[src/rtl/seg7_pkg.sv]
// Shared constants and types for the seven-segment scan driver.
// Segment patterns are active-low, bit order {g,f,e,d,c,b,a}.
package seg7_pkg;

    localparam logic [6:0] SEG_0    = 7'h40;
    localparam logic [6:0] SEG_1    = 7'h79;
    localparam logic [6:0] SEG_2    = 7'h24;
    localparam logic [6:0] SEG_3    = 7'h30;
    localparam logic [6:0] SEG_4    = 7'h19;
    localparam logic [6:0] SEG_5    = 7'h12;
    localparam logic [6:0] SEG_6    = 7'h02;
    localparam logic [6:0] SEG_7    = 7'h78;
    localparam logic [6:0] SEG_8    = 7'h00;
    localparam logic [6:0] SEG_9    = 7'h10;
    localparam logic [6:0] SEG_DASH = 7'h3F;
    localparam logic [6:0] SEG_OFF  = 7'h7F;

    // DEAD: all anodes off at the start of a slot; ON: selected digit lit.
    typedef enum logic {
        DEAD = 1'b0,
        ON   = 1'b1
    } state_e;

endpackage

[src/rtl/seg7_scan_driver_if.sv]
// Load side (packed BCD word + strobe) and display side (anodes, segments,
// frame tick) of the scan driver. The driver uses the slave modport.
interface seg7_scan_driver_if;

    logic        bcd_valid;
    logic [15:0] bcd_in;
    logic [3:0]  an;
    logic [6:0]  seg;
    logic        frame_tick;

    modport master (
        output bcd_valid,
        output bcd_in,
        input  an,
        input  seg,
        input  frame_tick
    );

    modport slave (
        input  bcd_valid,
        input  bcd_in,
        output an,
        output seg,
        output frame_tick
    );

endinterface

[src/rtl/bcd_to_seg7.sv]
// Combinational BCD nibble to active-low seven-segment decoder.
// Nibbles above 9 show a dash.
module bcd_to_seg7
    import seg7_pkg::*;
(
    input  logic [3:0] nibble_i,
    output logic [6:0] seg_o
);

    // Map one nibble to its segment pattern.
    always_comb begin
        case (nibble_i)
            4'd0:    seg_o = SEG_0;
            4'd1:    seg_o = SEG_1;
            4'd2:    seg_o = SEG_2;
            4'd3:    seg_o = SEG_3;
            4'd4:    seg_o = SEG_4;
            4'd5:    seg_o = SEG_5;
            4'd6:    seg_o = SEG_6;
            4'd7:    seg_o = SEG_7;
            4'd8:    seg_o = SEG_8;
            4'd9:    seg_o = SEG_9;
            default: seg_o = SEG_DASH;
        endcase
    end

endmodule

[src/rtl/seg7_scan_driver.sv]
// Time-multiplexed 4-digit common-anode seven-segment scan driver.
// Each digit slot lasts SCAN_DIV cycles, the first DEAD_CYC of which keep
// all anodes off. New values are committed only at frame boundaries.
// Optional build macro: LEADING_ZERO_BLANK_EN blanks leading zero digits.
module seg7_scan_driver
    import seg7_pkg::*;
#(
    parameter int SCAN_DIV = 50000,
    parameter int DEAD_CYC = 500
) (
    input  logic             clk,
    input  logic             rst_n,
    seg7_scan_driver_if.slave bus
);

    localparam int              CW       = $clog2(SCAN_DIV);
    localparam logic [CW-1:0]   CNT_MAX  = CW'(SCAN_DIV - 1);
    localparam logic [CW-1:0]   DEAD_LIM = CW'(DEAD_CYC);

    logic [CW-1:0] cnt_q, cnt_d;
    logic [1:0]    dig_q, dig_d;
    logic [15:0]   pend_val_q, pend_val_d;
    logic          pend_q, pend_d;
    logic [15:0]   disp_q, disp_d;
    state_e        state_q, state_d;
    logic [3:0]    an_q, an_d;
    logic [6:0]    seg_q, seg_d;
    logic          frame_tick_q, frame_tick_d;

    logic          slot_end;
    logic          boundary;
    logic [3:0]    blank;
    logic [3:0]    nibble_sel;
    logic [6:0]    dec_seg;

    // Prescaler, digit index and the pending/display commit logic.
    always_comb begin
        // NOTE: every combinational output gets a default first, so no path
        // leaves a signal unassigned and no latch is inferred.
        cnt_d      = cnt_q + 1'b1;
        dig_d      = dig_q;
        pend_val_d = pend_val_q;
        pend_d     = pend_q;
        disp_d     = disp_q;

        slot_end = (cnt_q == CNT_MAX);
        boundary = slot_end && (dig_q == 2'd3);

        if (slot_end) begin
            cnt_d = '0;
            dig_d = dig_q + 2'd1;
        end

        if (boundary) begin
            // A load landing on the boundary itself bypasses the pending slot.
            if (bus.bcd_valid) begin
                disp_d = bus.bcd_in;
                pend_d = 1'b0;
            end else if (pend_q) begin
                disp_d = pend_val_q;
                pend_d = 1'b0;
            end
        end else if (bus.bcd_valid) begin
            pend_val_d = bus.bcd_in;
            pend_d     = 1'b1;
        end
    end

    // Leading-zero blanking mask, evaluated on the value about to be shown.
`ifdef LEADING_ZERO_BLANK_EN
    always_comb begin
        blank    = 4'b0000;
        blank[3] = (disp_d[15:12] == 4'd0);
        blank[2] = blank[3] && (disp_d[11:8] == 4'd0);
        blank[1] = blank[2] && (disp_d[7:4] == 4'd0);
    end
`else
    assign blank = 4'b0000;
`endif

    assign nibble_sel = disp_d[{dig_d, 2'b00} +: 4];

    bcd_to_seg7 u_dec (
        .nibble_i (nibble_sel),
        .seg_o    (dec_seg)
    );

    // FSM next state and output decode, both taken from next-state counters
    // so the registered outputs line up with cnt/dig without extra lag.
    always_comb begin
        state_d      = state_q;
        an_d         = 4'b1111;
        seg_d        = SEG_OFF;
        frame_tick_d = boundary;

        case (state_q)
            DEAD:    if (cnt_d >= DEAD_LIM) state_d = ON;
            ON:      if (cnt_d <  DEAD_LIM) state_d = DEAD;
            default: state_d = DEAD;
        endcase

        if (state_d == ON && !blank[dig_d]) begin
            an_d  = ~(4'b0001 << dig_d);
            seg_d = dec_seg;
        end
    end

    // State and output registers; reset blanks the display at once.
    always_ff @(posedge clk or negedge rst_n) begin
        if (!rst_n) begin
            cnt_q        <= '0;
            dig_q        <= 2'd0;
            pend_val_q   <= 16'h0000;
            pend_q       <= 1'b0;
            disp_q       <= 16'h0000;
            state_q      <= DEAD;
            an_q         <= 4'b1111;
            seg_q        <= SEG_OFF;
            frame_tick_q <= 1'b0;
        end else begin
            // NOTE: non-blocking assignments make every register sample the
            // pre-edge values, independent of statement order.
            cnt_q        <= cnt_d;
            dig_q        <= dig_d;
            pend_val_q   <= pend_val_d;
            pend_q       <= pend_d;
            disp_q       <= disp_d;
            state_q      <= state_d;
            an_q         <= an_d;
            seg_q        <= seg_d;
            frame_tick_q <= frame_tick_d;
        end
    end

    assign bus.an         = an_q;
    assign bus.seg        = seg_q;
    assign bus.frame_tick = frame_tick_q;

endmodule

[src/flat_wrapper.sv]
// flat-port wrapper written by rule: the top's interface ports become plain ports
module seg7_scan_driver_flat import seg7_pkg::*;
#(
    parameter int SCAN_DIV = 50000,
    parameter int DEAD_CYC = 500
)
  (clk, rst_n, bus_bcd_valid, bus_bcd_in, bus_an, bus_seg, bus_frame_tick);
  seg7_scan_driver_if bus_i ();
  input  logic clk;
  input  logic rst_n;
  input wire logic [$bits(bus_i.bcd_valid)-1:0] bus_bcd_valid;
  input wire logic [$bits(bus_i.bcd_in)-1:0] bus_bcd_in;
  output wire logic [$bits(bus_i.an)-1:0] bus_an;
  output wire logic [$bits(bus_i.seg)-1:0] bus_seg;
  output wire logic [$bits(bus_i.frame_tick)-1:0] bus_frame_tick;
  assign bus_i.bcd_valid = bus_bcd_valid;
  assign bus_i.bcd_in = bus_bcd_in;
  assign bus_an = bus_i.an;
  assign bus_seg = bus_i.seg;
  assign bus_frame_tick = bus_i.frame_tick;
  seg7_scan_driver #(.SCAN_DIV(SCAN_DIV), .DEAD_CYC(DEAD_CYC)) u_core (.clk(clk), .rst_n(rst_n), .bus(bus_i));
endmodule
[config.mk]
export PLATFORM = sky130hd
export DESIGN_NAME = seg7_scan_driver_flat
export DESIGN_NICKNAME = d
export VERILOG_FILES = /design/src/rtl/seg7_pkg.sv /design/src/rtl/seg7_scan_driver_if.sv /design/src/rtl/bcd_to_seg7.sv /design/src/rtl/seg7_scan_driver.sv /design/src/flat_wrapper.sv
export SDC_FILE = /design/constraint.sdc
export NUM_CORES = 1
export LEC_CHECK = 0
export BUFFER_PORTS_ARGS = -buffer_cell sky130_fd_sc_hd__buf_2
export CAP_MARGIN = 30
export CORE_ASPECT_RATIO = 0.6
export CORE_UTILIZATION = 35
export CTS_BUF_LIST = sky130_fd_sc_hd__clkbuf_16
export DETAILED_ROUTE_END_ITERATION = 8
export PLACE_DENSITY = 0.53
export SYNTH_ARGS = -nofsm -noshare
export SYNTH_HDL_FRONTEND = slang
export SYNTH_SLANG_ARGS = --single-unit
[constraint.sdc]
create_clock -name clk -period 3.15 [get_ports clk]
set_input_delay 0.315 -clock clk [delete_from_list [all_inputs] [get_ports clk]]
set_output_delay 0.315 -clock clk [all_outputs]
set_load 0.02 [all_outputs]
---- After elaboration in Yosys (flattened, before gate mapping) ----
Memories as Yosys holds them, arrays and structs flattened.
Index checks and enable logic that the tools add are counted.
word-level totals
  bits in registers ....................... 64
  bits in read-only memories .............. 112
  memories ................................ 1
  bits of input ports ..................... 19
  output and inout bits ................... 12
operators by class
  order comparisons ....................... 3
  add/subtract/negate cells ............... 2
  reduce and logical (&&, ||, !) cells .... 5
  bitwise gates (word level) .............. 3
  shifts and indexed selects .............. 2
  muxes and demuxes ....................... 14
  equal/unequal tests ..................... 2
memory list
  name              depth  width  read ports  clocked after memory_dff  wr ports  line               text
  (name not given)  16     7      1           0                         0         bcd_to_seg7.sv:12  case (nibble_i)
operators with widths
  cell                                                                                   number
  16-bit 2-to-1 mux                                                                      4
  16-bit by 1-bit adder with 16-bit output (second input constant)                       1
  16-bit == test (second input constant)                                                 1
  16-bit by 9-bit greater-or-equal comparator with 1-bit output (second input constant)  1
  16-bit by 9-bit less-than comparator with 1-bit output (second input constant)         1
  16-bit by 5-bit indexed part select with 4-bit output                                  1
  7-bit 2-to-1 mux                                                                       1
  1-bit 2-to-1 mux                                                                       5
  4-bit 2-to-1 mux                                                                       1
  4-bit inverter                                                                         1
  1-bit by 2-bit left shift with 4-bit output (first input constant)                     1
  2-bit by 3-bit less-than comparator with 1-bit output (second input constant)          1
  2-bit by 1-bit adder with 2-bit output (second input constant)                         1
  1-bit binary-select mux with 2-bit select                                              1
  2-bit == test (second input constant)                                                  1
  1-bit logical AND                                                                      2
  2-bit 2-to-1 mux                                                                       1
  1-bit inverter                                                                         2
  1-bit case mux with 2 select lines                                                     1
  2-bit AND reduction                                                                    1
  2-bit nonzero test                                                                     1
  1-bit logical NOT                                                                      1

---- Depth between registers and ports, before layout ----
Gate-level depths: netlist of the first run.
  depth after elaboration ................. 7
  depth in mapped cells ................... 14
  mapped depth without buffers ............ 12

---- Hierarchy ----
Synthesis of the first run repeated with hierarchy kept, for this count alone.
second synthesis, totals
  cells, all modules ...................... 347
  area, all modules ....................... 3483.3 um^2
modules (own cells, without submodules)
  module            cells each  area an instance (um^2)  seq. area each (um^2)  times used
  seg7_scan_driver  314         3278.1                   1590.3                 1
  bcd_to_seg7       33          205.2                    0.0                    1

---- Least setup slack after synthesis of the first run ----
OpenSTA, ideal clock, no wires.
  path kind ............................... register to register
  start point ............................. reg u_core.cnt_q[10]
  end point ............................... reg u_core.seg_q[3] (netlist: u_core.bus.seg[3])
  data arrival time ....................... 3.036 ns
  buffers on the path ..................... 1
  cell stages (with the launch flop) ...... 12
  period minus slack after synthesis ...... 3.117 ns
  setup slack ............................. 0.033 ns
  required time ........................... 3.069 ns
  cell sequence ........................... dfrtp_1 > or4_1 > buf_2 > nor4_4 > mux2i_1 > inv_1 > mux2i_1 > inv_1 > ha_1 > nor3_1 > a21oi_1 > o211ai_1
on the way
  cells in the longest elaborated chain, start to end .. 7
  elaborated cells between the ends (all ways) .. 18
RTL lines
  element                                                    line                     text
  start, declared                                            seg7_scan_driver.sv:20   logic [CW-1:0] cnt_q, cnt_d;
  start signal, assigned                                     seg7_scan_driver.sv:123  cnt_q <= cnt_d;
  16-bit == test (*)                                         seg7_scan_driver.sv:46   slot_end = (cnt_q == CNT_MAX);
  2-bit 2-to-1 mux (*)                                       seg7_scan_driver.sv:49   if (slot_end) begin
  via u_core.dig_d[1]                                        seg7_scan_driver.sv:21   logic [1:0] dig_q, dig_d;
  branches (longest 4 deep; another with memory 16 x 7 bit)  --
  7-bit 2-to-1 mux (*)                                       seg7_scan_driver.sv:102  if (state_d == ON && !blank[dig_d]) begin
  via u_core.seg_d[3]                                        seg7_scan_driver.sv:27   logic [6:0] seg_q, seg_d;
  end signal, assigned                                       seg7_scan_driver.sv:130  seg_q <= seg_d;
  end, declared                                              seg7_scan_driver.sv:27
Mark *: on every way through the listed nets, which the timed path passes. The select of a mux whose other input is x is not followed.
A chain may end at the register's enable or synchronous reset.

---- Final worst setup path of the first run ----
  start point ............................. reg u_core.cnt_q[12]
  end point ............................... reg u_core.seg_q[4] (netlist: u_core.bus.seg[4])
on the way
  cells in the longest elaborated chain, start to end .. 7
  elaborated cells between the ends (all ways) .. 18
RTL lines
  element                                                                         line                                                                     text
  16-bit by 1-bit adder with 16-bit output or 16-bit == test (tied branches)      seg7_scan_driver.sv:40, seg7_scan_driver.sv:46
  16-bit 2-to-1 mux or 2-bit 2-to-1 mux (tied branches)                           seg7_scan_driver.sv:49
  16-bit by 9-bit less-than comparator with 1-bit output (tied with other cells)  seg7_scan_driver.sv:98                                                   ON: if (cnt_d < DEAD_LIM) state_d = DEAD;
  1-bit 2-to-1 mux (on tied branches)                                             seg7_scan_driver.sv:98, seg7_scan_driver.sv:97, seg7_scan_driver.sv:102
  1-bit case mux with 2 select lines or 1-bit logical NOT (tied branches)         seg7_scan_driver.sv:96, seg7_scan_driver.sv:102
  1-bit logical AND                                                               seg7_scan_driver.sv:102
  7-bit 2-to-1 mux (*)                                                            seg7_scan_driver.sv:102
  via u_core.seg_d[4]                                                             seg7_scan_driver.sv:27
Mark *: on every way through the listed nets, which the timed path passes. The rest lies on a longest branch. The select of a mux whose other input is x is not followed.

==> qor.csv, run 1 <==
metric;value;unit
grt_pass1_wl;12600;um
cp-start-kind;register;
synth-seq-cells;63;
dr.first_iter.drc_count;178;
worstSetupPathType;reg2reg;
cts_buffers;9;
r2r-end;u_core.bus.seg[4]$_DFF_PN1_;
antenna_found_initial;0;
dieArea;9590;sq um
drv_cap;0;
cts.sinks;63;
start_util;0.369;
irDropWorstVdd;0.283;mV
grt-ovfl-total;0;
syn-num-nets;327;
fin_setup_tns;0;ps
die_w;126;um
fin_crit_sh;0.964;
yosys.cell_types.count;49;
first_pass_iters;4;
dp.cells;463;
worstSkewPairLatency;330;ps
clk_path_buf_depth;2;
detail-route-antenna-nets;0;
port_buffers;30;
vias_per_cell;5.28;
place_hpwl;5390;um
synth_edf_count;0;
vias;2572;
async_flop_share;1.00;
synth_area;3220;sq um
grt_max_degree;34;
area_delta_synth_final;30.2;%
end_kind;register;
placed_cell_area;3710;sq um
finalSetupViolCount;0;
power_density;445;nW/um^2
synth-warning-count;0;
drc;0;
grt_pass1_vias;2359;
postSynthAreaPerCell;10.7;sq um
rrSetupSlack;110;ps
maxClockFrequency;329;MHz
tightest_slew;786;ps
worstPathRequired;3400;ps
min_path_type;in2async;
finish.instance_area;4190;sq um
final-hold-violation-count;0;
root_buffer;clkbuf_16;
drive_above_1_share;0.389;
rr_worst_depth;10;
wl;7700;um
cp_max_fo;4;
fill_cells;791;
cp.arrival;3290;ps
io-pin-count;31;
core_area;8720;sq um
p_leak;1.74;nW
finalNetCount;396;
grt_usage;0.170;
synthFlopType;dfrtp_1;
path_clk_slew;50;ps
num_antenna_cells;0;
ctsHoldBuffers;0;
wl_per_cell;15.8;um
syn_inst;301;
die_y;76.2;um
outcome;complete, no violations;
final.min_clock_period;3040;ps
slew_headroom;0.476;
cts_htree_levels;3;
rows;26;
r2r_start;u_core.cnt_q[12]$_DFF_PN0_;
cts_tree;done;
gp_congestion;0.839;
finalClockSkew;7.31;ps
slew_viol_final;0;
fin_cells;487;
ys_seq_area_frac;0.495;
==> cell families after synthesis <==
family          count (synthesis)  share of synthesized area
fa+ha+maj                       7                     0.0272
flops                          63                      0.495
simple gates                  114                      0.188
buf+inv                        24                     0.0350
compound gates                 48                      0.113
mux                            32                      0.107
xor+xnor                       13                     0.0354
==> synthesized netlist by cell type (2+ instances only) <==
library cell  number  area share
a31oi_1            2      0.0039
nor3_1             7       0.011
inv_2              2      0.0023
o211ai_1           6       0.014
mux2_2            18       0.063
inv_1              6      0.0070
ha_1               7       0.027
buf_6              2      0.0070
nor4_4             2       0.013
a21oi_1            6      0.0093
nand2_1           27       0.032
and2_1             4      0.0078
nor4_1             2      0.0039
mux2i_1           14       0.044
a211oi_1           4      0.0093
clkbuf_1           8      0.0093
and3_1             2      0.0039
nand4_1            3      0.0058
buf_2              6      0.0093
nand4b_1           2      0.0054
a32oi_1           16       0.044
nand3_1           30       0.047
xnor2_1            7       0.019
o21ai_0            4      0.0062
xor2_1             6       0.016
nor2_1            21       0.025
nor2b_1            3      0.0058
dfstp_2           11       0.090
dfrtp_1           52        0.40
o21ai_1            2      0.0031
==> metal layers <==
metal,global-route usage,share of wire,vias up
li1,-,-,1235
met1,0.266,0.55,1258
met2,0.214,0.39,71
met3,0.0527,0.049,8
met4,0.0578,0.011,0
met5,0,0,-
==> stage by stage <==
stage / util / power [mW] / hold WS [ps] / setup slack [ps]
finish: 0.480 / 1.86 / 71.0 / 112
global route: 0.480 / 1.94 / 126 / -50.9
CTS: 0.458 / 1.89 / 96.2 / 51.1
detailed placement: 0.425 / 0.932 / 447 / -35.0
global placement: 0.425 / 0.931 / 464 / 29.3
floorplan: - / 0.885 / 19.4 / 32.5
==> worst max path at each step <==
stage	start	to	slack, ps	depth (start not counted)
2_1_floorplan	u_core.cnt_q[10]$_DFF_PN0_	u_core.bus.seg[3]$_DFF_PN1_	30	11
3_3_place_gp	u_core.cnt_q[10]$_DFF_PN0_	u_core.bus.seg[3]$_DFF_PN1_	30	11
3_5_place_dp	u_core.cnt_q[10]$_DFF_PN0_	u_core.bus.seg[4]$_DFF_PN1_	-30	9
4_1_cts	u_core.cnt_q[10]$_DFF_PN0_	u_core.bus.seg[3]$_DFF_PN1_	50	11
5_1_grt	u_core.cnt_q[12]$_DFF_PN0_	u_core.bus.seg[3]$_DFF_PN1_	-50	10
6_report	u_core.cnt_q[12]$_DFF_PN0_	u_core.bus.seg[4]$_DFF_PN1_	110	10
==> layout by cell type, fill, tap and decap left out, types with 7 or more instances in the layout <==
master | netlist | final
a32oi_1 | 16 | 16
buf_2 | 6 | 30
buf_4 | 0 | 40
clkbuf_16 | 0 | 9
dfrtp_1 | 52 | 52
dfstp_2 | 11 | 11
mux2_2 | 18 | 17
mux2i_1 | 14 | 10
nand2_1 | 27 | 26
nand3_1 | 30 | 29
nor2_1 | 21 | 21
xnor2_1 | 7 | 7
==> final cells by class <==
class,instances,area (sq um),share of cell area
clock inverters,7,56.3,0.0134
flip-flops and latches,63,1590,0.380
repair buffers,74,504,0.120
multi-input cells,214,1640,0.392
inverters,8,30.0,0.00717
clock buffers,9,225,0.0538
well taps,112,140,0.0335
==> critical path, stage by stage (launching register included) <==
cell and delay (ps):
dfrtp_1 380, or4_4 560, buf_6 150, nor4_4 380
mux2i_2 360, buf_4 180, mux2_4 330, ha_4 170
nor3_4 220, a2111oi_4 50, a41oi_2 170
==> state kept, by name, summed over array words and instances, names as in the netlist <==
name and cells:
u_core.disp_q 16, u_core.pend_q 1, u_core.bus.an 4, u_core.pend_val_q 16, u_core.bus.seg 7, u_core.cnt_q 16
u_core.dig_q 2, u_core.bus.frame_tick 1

━━━━━━━━

◆ AIM OF THE TASK
Going through the data above, count each line that contains "modules" and give only that figure.

◆ ANSWER TO THIS PROBLEM
3